No quisiera ser juez
Si no se asume las responsabilidades continuaremos por este derrotero que lleva al desastre.
Los últimos acontecimientos que involucran a jueces, y ya desde algún tiempo hace, ponen en evidencia una muy poca existencia de conocimiento jurídico y falta absoluta de sentido común o entendimiento natural. Hay muy, pero muy contadas excepciones. No es posible que abogados que han recibido formación sólida sean incapaces de consultar todos los aspectos jurídicos antes de tomar una decisión.

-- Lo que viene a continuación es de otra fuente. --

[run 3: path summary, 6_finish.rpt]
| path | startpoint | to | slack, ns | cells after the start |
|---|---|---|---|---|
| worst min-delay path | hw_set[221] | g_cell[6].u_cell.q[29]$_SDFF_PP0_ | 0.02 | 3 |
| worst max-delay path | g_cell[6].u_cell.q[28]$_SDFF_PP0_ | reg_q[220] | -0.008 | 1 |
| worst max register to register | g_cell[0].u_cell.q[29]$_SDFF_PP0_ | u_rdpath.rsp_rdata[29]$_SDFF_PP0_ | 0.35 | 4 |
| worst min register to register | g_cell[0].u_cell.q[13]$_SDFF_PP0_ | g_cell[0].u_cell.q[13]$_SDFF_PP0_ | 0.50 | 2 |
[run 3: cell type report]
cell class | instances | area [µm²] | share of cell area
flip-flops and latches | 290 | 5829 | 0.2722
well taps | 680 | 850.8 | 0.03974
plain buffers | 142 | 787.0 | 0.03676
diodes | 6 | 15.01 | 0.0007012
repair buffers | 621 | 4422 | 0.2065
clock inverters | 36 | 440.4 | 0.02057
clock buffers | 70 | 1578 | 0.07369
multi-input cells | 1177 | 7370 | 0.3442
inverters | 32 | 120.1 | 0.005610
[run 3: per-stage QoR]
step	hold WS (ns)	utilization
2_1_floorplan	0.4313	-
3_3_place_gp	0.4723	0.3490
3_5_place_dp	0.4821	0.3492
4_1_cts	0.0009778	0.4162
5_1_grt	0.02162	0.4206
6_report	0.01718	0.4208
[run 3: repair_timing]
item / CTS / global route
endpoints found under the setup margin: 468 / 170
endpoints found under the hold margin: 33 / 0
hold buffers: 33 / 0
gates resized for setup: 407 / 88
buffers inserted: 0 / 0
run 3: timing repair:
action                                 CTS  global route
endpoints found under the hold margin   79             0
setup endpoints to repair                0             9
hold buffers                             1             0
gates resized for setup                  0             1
--- config.mk ---
export PLATFORM = sky130hd
export DESIGN_NAME = tx_triple_buf
export DESIGN_NICKNAME = d
export VERILOG_FILES = /design/src/rtl/tx_triple_buf.sv
export SDC_FILE = /design/constraint.sdc
export NUM_CORES = 1
export LEC_CHECK = 0
export ABC_AREA = 1
export BUFFER_PORTS_ARGS = -buffer_cell sky130_fd_sc_hd__buf_2
export CAP_MARGIN = 10
export CORE_UTILIZATION = 45
export CTS_CLUSTER_SIZE = 12
export DETAILED_ROUTE_END_ITERATION = 10
export GPL_TIMING_DRIVEN = 0
export PLACE_DENSITY = 0.67
export SLEW_MARGIN = 20
export SYNTH_ARGS = -nofsm -noshare
export SYNTH_HDL_FRONTEND = slang
export SYNTH_SLANG_ARGS = --single-unit
--- constraint.sdc ---
create_clock -name clk -period 6.9 [get_ports clk]
set_clock_uncertainty 0.1 [all_clocks]
set_input_delay 0.69 -clock clk [delete_from_list [all_inputs] [get_ports clk]]
set_output_delay 0.69 -clock clk [all_outputs]
set_load 0.01 [all_outputs]
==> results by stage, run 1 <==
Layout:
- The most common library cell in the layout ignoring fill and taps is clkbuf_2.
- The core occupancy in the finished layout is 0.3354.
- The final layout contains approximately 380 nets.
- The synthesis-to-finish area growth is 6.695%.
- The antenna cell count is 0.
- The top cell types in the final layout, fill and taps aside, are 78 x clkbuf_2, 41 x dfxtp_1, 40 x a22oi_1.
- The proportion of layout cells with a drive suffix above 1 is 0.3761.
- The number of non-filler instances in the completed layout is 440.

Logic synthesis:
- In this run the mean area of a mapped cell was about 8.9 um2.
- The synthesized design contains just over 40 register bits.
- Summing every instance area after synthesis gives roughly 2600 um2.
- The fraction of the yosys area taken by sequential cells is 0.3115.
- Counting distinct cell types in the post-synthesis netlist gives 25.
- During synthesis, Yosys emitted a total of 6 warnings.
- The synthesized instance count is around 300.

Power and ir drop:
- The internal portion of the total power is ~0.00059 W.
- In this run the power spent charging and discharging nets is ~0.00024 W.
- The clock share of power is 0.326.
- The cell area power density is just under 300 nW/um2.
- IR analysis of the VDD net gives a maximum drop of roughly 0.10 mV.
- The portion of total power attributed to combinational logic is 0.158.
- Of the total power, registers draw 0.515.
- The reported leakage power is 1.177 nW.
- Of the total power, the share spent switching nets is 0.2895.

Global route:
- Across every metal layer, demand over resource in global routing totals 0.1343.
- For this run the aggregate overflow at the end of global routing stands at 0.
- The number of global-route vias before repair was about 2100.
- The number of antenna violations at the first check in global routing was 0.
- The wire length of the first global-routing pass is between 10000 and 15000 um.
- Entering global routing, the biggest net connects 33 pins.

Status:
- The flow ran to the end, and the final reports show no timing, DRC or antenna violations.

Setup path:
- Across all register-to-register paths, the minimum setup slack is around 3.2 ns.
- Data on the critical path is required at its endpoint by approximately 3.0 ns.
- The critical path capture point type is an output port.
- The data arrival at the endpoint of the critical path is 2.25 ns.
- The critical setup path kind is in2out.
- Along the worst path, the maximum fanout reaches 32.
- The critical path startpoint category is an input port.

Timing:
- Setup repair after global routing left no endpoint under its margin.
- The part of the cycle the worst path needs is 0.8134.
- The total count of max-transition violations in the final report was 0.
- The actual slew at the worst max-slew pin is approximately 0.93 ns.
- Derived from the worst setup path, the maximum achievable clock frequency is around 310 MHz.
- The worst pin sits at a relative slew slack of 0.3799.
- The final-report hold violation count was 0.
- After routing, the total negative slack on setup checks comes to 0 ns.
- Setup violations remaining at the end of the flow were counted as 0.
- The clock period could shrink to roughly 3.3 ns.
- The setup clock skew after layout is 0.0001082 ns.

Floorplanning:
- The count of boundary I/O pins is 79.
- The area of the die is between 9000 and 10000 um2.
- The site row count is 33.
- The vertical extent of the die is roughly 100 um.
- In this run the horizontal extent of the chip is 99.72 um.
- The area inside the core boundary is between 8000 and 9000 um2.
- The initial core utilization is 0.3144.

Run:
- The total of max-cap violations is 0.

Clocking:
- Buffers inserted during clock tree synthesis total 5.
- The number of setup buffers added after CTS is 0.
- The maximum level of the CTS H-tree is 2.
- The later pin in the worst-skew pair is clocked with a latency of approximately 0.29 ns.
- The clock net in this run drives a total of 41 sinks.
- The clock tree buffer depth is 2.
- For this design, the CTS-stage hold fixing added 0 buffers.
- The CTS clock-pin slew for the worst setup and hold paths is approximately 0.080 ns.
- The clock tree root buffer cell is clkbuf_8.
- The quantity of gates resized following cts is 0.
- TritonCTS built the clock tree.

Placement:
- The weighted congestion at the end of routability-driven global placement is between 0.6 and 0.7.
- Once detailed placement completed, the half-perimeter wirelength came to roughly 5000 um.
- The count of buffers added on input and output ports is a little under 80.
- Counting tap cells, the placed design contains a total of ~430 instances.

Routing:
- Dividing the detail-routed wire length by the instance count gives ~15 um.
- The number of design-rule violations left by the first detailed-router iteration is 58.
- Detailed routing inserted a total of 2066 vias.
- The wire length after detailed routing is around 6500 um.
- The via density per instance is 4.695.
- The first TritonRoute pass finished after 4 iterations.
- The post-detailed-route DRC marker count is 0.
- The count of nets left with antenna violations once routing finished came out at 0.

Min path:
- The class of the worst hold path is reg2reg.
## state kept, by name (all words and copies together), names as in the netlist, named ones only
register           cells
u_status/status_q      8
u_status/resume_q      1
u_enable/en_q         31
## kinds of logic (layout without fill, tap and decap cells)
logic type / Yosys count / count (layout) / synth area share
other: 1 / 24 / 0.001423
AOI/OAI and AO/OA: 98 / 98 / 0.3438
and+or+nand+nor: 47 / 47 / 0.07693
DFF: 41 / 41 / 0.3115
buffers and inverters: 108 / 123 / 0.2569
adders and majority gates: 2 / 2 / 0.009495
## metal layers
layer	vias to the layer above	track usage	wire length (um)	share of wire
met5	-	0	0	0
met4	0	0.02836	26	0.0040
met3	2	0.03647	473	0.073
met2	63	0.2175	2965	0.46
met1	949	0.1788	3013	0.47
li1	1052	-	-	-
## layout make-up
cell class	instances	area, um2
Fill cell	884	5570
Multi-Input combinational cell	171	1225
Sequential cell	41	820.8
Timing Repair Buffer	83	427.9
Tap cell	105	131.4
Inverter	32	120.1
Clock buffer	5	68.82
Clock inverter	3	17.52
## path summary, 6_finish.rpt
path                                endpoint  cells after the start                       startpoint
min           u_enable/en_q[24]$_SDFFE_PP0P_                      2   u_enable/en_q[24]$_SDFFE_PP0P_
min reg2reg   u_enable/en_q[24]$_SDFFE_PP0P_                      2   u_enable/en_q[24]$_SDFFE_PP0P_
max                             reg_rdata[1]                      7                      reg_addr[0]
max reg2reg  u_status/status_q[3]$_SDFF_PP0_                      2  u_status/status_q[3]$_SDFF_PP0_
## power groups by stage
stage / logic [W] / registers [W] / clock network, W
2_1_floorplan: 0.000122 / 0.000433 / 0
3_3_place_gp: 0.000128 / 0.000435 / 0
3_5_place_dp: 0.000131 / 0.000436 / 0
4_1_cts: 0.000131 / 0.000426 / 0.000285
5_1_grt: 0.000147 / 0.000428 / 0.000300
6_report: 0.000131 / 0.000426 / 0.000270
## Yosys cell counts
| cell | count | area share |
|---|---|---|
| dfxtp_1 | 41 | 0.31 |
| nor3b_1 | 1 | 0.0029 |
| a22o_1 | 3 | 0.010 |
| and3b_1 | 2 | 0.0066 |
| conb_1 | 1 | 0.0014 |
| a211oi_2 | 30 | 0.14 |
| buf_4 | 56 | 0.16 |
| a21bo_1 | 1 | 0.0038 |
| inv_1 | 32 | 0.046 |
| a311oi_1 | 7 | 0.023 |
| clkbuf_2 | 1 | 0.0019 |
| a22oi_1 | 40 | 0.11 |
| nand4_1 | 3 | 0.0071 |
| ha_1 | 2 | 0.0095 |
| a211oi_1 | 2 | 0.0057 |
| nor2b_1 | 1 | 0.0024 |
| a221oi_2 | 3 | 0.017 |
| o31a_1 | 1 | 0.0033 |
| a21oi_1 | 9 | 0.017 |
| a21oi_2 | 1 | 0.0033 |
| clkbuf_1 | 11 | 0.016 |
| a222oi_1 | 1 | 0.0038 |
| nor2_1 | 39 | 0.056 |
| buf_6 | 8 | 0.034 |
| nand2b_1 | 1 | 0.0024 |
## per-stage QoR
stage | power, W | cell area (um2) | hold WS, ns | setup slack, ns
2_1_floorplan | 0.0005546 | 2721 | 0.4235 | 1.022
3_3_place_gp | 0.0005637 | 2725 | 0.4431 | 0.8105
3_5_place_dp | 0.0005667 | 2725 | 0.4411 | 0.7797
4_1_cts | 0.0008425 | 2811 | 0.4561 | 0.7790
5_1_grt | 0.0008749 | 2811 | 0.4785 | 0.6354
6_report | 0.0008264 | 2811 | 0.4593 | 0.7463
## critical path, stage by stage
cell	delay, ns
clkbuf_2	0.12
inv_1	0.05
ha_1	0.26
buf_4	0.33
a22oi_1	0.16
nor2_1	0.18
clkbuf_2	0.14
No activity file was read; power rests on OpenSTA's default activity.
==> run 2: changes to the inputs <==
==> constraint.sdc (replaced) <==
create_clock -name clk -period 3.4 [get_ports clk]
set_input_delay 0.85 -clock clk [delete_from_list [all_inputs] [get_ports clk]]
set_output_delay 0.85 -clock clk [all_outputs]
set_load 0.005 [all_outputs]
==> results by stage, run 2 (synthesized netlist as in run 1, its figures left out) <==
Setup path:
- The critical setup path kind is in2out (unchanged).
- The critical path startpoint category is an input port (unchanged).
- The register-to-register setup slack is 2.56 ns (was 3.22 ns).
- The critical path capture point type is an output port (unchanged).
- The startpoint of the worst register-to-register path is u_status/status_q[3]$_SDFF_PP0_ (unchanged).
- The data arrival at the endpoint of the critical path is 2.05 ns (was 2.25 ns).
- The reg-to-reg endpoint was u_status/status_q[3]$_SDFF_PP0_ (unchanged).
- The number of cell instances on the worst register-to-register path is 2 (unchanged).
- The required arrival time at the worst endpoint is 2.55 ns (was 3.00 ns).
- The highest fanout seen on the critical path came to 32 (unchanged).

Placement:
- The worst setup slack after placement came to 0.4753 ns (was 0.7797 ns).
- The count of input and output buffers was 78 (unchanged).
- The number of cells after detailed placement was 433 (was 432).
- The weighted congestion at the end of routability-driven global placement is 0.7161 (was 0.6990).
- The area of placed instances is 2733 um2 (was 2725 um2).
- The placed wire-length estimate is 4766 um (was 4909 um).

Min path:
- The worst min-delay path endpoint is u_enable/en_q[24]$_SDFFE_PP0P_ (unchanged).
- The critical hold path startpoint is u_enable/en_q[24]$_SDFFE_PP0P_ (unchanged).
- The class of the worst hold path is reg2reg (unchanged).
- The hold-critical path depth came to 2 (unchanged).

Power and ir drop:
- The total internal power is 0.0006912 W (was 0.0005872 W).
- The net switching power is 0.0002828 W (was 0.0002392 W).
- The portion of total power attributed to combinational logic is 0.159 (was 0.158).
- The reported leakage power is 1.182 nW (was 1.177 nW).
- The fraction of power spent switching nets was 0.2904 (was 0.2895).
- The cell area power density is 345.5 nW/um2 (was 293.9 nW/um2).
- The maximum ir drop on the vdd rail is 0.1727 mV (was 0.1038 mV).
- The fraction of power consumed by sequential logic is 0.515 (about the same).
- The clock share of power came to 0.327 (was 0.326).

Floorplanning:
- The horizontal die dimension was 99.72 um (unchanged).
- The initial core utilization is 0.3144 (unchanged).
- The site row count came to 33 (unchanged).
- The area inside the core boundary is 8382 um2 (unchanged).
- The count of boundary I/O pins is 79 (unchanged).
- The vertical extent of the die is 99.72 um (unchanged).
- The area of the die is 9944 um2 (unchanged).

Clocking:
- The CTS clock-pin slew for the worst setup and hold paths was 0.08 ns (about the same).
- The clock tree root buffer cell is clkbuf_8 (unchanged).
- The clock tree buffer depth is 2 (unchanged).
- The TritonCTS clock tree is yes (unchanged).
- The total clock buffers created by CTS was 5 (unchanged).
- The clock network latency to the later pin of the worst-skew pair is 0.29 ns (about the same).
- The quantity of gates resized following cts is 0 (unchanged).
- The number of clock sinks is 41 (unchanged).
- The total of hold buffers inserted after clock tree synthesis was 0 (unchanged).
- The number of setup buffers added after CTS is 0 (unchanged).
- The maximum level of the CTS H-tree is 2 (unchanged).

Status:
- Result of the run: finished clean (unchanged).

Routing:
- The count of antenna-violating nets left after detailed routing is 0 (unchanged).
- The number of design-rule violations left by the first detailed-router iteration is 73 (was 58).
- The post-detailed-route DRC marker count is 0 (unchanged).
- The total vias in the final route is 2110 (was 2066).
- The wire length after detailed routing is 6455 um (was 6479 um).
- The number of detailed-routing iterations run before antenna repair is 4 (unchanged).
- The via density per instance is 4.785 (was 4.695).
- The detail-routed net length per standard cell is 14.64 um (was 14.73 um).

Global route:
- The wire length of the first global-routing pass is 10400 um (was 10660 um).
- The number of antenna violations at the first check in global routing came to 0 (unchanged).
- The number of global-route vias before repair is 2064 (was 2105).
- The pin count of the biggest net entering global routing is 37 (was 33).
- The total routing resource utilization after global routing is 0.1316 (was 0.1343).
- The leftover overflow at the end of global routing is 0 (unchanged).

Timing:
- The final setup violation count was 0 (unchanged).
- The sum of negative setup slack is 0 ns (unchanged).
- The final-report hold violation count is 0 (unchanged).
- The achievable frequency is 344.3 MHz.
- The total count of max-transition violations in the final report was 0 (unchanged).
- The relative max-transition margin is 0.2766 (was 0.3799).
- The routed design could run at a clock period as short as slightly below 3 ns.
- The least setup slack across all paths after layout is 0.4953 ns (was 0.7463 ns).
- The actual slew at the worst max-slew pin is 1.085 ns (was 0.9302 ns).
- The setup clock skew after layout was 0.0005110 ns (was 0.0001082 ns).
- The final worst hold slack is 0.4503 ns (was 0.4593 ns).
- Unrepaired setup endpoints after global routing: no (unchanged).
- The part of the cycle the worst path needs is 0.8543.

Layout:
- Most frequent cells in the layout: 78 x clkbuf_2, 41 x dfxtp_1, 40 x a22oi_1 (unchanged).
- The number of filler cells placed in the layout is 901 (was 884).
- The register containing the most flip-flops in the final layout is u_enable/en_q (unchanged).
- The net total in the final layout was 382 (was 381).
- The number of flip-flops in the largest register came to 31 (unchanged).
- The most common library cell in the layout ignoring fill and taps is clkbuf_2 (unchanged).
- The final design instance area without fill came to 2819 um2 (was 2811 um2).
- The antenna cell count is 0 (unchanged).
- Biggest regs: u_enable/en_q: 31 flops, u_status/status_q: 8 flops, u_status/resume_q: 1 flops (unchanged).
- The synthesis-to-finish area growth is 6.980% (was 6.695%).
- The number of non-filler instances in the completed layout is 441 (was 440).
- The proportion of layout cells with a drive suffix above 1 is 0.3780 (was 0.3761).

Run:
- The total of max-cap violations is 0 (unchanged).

La toma de decisiones de un juez, para condenar, absolver, liberar a una persona involucrada en cualquier acto delictivo, dice mucho de su integridad moral, conocimiento de las leyes y convicciones sociales. Un juez, en esencia, debe saber que liberar a una persona convicta por actos reñidos con la moral, genera la idea de impunidad y fomenta el delito. Este concepto solo sale de integridad profesional, moral y de formación familiar. Pero, ¿dónde están las facultades que otorgaron ese título profesional que les permitió acceder a la posición de juez? La sociedad y sus componentes deben actuar en conjunto para evitar que la lacra de la corrupción, la impunidad, la mediocridad, imperen en el país. Las sanciones a malos profesionales deben empezar por el retiro del título profesional. Actualmente, todos los jueces están en entredicho por la actuación de algunos de ellos aceptando recursos o buscando vericuetos infantiles para justificar sus decisiones. Esto significa que quien nombra a los jueces tampoco está calificado para hacerlo. ¿Por qué la pasividad de las facultades de derecho que produjeron profesionales mal preparados? ¿Se avergüenzan de sus productos? Si no se asume las responsabilidades continuaremos por este derrotero que lleva al desastre.